Problem to solve ->
Only one stretch of the data below should be repeated: the lines from the line containing "cts-hold-fix-buffers = 0" through the line containing "sequential_cell_area = 0 um2", inclusive, exactly as they are.

========================

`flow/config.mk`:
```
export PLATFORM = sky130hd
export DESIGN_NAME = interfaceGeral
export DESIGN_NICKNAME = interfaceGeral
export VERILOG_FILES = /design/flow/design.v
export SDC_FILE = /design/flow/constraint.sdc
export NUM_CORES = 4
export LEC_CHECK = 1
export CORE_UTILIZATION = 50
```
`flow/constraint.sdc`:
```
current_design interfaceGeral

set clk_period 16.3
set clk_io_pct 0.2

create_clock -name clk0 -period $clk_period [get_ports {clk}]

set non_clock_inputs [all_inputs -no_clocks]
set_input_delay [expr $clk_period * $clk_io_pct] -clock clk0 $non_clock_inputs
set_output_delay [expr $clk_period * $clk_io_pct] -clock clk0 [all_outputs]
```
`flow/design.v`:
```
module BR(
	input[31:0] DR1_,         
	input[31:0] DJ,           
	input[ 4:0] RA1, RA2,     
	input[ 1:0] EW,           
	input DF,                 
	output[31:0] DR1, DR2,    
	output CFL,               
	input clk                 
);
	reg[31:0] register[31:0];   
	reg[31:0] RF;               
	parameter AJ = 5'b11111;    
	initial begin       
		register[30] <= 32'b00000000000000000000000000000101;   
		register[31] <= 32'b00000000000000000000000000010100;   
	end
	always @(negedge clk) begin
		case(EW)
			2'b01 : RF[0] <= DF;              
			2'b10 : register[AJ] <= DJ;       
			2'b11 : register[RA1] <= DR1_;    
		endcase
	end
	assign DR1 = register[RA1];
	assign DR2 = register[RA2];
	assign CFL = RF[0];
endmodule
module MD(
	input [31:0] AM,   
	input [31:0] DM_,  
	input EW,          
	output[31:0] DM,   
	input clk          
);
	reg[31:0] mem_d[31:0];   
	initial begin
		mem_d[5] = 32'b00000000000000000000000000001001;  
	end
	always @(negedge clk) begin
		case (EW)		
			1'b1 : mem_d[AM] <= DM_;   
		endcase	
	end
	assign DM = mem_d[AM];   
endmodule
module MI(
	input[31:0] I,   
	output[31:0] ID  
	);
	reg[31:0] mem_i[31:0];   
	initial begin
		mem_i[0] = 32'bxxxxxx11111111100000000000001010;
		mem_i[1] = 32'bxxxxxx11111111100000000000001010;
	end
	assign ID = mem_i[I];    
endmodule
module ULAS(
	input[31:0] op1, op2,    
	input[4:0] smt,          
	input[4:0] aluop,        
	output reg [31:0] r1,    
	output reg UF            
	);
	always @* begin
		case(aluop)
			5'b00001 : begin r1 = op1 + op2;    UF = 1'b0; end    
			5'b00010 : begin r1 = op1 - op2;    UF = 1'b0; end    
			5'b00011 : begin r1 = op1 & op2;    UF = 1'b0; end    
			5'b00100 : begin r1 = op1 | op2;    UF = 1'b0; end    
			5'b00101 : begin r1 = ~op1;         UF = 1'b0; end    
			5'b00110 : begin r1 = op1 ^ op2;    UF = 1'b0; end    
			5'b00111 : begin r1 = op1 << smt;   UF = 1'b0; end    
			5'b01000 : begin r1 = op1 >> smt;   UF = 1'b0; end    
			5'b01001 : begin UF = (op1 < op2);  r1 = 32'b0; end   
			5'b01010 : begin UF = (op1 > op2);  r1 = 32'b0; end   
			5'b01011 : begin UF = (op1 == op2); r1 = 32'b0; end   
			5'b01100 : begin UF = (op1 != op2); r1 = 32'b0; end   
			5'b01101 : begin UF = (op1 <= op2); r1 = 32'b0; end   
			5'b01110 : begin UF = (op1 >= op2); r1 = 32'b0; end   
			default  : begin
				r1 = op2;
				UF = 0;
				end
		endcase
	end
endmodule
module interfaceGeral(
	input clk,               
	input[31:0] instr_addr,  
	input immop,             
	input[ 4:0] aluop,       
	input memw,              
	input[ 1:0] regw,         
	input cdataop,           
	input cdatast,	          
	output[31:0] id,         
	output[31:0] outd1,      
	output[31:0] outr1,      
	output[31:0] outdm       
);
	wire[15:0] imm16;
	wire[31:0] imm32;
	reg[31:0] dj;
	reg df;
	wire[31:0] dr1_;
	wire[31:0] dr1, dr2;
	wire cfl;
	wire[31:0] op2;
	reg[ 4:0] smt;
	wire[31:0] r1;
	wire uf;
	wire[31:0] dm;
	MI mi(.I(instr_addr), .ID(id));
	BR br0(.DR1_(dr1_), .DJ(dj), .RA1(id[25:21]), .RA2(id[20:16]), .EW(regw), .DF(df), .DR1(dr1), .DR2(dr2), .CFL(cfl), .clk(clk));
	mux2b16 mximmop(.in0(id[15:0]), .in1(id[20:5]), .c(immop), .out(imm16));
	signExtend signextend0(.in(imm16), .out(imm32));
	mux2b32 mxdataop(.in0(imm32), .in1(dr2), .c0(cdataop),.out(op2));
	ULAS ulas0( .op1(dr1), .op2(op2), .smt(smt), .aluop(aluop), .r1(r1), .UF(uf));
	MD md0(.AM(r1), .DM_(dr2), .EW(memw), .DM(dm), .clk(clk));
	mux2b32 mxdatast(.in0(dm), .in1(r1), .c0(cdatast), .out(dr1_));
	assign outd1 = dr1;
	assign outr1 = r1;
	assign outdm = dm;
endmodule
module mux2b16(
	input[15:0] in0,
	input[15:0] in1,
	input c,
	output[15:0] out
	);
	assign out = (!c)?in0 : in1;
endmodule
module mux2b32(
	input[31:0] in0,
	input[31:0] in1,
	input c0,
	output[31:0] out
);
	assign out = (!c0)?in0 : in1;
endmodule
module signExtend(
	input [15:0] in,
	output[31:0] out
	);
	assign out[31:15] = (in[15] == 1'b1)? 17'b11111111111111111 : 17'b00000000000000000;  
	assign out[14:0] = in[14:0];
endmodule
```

========================

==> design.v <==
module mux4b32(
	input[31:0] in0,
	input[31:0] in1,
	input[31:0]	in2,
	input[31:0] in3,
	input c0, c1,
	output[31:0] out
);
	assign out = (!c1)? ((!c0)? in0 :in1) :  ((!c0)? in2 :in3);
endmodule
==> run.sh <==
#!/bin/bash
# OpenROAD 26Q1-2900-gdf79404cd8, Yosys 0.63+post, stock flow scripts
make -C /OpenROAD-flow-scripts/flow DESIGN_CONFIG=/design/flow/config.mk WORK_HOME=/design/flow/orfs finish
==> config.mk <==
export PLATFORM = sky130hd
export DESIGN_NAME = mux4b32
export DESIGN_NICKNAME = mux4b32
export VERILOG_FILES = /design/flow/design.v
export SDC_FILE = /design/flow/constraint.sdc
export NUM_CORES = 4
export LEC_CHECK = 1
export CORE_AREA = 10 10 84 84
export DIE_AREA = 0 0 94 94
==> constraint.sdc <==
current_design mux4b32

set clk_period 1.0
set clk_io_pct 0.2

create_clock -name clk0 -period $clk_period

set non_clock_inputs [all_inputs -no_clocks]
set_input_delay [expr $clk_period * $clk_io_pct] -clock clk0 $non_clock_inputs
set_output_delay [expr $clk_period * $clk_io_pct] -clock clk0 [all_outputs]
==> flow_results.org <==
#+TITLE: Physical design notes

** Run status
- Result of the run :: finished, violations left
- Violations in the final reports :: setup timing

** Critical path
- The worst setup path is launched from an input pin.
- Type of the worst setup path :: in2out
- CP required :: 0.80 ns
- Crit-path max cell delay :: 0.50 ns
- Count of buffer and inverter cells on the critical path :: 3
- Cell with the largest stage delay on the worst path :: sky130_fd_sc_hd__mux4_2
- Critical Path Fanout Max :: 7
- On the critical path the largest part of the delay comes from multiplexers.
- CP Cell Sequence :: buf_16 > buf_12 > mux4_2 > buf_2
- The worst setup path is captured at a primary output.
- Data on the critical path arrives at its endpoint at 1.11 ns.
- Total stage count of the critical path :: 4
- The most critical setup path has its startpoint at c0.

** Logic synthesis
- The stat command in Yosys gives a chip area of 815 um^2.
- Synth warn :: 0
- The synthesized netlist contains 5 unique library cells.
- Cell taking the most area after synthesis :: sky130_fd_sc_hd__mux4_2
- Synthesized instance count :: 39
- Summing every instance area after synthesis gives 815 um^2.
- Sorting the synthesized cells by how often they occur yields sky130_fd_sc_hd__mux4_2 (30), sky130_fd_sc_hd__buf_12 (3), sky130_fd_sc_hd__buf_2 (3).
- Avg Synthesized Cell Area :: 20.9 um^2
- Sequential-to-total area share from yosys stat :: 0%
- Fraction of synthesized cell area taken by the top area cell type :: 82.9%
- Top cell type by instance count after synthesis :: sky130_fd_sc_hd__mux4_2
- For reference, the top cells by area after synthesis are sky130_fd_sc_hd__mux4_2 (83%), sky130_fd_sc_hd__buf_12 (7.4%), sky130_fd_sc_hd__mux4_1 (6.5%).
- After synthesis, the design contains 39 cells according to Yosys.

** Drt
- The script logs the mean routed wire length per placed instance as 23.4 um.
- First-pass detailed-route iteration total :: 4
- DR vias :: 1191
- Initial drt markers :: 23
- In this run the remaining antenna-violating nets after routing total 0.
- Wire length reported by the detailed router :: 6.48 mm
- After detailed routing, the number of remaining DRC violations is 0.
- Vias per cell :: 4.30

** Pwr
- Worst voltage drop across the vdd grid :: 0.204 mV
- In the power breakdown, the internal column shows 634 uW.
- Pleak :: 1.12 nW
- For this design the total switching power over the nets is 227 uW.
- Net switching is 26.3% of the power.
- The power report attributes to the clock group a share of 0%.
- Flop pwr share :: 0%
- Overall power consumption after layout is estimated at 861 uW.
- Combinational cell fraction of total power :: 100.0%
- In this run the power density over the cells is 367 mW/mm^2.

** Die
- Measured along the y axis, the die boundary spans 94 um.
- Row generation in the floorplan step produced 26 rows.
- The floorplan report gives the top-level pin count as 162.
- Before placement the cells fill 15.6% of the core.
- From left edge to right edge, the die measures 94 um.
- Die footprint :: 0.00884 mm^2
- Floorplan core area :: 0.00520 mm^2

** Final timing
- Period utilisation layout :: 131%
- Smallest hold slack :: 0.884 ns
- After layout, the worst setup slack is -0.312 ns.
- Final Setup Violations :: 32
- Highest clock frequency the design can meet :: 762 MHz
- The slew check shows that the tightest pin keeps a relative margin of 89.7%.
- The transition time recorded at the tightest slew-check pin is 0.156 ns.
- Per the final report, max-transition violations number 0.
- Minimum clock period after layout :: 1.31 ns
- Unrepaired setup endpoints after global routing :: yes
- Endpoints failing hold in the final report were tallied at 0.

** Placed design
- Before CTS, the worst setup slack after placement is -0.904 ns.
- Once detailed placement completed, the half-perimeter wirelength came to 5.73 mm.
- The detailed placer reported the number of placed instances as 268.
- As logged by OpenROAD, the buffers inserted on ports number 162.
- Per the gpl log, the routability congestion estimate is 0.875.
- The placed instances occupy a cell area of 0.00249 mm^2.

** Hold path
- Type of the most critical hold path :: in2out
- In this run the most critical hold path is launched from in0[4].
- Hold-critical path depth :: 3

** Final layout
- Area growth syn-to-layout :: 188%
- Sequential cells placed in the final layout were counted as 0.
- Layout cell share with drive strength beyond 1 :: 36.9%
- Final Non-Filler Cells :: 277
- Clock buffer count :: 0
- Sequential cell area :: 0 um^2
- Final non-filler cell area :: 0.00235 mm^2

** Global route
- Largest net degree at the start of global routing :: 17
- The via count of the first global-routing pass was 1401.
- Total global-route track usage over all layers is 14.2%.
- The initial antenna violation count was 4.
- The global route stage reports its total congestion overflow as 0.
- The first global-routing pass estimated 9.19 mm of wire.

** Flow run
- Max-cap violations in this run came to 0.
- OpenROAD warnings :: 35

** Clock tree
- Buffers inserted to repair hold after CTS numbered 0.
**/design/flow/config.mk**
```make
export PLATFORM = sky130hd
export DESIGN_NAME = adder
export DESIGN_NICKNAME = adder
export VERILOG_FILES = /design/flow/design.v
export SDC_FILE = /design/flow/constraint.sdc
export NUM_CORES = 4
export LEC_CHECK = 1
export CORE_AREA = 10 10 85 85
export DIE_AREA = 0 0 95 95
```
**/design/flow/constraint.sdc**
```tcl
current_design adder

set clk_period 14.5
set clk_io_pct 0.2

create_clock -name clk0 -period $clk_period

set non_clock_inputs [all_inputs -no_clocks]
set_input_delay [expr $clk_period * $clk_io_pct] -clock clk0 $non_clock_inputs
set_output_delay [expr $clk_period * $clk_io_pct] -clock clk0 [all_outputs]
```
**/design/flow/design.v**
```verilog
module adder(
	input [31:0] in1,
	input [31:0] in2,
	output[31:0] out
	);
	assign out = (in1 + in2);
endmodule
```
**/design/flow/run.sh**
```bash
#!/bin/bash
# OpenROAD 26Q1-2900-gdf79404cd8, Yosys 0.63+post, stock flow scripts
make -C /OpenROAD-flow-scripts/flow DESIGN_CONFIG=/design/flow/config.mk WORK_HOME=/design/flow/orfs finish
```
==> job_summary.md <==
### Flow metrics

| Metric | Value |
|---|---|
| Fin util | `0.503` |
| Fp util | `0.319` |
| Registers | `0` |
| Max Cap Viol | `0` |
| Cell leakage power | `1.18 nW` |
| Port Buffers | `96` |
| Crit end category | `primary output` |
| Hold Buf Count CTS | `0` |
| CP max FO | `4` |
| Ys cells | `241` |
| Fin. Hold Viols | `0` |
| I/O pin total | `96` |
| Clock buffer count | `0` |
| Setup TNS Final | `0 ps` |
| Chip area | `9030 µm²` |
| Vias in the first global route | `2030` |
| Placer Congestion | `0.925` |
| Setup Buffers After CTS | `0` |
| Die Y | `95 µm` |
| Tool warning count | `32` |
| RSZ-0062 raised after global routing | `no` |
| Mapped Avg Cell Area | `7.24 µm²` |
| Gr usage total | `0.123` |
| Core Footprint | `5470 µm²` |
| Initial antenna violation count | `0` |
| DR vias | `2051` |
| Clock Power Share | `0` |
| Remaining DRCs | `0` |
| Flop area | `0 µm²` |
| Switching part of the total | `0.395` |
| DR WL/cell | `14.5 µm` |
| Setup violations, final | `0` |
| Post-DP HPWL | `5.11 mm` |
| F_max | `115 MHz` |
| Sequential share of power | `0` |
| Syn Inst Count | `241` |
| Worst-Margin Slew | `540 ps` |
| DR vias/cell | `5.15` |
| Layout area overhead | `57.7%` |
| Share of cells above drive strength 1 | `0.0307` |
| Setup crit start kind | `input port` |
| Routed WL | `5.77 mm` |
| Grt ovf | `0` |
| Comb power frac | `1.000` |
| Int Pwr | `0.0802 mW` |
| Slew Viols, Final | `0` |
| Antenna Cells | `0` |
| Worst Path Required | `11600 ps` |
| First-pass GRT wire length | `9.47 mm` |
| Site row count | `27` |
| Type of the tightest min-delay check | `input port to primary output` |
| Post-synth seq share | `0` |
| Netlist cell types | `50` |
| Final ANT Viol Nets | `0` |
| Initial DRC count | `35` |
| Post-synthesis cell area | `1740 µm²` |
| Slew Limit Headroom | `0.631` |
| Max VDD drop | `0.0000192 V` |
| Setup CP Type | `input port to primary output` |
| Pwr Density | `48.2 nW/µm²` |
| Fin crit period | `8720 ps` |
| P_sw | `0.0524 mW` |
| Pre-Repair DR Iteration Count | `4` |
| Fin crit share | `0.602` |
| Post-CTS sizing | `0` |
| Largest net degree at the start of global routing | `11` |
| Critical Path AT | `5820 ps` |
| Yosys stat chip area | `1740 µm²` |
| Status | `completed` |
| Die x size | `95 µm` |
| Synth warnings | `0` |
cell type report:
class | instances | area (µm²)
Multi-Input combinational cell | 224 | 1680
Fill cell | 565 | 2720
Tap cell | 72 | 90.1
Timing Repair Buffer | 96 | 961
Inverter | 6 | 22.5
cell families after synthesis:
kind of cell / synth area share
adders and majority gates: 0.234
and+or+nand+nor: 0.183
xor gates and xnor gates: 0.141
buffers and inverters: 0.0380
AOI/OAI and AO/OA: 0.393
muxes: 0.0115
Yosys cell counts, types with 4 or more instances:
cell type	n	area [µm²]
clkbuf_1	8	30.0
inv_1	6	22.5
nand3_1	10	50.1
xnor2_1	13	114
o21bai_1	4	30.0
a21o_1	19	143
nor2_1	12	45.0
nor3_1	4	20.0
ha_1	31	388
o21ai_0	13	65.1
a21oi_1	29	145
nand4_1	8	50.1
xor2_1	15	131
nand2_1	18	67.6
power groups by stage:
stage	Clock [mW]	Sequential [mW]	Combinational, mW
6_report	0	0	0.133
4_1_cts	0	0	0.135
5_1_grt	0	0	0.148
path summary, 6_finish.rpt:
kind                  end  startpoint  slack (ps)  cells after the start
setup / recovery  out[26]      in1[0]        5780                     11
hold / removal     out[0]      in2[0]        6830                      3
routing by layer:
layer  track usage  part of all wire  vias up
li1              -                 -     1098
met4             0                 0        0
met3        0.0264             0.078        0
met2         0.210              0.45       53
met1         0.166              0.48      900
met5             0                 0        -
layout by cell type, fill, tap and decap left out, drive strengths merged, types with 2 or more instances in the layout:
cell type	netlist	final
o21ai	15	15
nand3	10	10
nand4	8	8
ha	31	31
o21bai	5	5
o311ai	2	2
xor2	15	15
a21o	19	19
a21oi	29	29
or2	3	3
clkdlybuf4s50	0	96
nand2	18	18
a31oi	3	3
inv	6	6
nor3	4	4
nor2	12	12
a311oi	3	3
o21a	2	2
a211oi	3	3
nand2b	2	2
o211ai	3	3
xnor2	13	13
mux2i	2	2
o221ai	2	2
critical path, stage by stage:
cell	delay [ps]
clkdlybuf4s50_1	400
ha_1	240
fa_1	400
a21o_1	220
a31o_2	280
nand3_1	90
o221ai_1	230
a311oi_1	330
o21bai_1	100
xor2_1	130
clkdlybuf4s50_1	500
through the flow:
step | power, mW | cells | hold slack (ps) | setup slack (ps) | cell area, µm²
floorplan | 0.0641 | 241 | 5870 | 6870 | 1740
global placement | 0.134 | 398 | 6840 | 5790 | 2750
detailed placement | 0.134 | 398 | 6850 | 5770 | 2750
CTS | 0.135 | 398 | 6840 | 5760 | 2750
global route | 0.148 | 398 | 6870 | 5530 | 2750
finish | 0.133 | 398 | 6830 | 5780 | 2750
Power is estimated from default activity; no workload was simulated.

========================

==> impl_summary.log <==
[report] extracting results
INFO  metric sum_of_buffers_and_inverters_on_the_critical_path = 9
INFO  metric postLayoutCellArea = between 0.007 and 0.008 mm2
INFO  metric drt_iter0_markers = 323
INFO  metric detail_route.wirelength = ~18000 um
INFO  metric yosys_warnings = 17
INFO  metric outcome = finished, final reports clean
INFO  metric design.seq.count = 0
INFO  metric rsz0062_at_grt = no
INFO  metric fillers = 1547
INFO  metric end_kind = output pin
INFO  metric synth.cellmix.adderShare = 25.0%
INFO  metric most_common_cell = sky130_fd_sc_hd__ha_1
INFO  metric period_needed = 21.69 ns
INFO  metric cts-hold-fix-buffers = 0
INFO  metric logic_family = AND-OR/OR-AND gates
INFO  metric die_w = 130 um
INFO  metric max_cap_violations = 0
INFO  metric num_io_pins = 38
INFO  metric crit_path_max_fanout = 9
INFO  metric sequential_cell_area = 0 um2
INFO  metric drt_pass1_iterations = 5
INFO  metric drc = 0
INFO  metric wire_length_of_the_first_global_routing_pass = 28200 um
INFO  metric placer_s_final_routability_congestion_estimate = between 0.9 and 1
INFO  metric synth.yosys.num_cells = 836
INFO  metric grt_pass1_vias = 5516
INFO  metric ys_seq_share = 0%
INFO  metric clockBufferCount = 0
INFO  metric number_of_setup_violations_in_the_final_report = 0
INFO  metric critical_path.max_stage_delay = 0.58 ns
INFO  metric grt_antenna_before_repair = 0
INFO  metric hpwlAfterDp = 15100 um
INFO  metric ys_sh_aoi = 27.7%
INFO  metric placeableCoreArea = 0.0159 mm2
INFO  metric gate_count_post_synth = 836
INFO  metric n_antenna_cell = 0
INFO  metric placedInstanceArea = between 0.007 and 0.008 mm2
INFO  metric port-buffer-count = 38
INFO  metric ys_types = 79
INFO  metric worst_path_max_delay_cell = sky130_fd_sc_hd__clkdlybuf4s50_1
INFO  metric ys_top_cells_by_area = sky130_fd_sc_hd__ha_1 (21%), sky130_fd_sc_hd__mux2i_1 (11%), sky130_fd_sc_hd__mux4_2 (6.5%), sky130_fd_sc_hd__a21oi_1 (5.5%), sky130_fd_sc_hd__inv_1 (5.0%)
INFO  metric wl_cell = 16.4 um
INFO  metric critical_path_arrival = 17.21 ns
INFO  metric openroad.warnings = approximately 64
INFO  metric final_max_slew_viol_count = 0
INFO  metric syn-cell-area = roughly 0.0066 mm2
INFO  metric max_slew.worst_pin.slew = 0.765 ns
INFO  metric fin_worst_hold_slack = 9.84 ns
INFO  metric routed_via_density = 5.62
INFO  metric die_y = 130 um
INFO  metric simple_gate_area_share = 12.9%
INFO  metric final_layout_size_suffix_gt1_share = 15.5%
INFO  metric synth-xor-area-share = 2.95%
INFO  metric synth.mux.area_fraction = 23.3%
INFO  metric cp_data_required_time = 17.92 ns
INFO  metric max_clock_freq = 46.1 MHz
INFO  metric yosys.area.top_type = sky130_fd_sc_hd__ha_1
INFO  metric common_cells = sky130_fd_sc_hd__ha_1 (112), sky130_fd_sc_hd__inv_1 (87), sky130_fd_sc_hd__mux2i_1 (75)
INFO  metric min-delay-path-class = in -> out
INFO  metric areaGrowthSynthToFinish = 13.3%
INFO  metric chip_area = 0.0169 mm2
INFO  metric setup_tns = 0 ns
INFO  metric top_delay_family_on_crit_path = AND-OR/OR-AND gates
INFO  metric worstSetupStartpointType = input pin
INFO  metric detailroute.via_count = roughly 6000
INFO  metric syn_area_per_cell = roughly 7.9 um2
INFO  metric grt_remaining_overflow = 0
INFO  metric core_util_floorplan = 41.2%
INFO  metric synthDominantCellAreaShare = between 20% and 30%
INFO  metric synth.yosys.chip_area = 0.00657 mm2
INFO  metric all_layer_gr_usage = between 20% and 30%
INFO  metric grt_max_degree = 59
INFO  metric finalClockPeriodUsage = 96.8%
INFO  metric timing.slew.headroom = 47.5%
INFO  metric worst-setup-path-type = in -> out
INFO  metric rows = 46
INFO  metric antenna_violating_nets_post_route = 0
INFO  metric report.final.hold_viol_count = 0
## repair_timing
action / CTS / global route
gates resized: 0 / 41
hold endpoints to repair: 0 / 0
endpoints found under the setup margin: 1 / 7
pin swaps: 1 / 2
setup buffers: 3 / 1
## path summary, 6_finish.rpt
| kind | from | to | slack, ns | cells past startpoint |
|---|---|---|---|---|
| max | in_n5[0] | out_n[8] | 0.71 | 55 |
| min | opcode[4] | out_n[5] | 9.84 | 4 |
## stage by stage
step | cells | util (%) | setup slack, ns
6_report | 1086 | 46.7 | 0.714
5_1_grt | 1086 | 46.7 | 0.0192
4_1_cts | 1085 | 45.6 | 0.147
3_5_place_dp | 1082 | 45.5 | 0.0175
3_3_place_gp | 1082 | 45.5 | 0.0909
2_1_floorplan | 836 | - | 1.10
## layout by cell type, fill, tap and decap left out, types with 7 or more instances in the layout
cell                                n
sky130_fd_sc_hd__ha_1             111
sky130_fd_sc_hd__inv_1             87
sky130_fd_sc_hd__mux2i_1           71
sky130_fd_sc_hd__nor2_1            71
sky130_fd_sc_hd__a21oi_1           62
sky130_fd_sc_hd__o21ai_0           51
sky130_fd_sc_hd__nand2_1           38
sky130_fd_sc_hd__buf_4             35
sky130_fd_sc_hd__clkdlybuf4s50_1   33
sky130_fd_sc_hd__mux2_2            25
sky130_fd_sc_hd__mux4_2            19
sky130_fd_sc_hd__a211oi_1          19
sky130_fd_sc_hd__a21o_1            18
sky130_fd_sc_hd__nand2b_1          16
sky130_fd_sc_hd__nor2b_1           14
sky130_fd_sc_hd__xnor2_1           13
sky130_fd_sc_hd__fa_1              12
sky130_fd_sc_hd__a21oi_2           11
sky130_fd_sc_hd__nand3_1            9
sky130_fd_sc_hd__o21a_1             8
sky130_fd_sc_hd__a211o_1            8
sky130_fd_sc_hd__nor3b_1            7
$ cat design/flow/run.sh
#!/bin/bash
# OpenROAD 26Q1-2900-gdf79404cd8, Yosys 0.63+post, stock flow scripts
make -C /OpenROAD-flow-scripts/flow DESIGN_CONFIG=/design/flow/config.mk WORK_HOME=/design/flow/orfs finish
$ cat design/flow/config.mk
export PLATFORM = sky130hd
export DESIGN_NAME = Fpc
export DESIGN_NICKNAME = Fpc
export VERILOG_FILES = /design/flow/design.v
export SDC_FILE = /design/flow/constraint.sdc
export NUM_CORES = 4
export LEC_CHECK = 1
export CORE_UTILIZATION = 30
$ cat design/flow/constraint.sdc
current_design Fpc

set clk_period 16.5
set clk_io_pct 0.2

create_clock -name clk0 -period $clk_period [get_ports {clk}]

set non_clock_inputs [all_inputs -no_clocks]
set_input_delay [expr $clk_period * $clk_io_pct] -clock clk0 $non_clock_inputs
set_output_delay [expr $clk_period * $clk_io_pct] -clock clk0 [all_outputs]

========================

Result ->
INFO  metric cts-hold-fix-buffers = 0
INFO  metric logic_family = AND-OR/OR-AND gates
INFO  metric die_w = 130 um
INFO  metric max_cap_violations = 0
INFO  metric num_io_pins = 38
INFO  metric crit_path_max_fanout = 9
INFO  metric sequential_cell_area = 0 um2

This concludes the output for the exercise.